#### Data under study
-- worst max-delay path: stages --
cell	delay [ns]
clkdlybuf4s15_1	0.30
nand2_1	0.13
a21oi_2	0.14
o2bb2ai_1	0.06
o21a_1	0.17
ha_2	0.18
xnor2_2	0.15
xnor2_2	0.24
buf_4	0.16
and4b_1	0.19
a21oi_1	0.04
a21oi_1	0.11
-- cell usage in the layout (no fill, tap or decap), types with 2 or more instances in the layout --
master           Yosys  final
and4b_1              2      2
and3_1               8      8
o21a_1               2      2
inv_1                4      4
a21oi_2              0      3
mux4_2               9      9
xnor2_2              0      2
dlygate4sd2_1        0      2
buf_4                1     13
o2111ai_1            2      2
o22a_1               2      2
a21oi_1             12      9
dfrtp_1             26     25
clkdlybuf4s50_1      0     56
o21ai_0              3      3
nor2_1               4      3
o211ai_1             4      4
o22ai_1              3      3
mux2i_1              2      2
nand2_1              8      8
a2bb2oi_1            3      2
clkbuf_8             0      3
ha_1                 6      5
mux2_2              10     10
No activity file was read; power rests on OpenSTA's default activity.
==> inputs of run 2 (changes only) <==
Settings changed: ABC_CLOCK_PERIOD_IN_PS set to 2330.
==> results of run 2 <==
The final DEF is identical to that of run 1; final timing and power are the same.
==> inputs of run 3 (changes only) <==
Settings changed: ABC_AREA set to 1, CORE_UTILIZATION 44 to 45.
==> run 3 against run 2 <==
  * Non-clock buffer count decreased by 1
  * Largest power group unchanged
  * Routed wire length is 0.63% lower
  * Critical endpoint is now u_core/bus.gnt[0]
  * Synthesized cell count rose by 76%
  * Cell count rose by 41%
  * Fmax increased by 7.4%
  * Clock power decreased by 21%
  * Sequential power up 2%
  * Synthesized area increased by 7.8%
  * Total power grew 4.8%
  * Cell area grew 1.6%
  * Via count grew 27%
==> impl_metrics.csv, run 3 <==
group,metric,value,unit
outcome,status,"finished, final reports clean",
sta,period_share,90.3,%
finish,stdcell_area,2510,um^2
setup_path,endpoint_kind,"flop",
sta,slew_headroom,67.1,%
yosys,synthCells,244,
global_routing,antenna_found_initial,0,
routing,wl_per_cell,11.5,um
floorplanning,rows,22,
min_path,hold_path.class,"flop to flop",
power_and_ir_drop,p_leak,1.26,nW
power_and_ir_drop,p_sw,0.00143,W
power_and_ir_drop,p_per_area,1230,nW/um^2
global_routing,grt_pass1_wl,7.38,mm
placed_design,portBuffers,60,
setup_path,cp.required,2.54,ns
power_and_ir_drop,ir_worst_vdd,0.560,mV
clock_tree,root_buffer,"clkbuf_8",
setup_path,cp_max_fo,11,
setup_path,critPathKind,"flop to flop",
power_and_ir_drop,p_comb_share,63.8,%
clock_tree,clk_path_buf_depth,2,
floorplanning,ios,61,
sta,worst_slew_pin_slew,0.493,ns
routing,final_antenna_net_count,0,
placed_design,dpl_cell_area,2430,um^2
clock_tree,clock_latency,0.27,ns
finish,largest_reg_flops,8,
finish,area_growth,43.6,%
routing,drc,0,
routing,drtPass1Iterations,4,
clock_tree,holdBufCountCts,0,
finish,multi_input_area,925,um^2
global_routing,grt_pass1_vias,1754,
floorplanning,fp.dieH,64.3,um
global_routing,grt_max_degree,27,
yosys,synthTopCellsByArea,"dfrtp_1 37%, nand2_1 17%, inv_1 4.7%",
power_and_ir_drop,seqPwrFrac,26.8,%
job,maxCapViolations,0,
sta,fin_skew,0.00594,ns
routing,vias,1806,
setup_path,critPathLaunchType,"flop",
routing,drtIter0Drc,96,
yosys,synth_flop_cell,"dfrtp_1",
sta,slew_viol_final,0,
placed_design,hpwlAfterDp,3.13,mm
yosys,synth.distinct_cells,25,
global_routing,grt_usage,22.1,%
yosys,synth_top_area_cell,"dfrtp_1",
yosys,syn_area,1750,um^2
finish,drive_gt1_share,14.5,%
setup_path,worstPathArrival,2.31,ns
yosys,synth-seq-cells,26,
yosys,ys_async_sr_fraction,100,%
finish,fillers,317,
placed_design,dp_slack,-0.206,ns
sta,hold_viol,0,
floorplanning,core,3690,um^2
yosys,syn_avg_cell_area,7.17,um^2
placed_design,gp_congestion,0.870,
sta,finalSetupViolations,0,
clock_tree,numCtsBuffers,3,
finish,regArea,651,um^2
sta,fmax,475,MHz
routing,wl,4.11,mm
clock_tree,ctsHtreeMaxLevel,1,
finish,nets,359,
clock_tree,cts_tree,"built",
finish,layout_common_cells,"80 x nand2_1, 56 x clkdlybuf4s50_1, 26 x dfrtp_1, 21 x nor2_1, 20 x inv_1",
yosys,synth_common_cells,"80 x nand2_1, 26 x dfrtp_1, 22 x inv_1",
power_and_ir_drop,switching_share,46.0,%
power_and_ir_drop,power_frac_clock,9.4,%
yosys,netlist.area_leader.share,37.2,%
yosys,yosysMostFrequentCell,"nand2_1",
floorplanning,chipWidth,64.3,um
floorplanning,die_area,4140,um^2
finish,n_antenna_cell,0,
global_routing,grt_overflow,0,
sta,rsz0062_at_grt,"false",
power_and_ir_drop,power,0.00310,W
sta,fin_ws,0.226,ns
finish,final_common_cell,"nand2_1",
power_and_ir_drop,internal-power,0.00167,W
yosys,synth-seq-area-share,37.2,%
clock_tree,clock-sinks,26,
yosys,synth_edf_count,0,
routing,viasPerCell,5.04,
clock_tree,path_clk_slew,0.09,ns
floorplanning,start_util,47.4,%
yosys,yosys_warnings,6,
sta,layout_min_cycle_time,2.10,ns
$ cat config.mk
export PLATFORM = sky130hd
export DESIGN_NAME = tx_gen_crc
export DESIGN_NICKNAME = d
export VERILOG_FILES = /design/src/rtl/tx_gen_crc_pkg.sv /design/src/rtl/crc32_bytes.sv /design/src/rtl/tx_gen_crc.sv
export SDC_FILE = /design/constraint.sdc
export NUM_CORES = 1
export LEC_CHECK = 0
export CORE_AREA = 2 2 222 224
export CTS_BUF_LIST = sky130_fd_sc_hd__clkbuf_4 sky130_fd_sc_hd__clkbuf_8 sky130_fd_sc_hd__clkbuf_16
export DETAILED_ROUTE_END_ITERATION = 10
export DIE_AREA = 0 0 224 226
export PLACE_DENSITY_LB_ADDON = 0.25
export SYNTH_ARGS = -nofsm -noshare
export SYNTH_HDL_FRONTEND = slang
export SYNTH_SLANG_ARGS = --single-unit
$ cat constraint.sdc
create_clock -name clk -period 20.4 [get_ports clk]
set_input_delay 2.04 -clock clk [delete_from_list [all_inputs] [get_ports clk]]
set_output_delay 2.04 -clock clk [all_outputs]
set_load 0.01 [all_outputs]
########
Exercise instructions ▸ Looking at the records, how many lines include "rose"? Respond with the number only.

Result of this exercise ▸ 2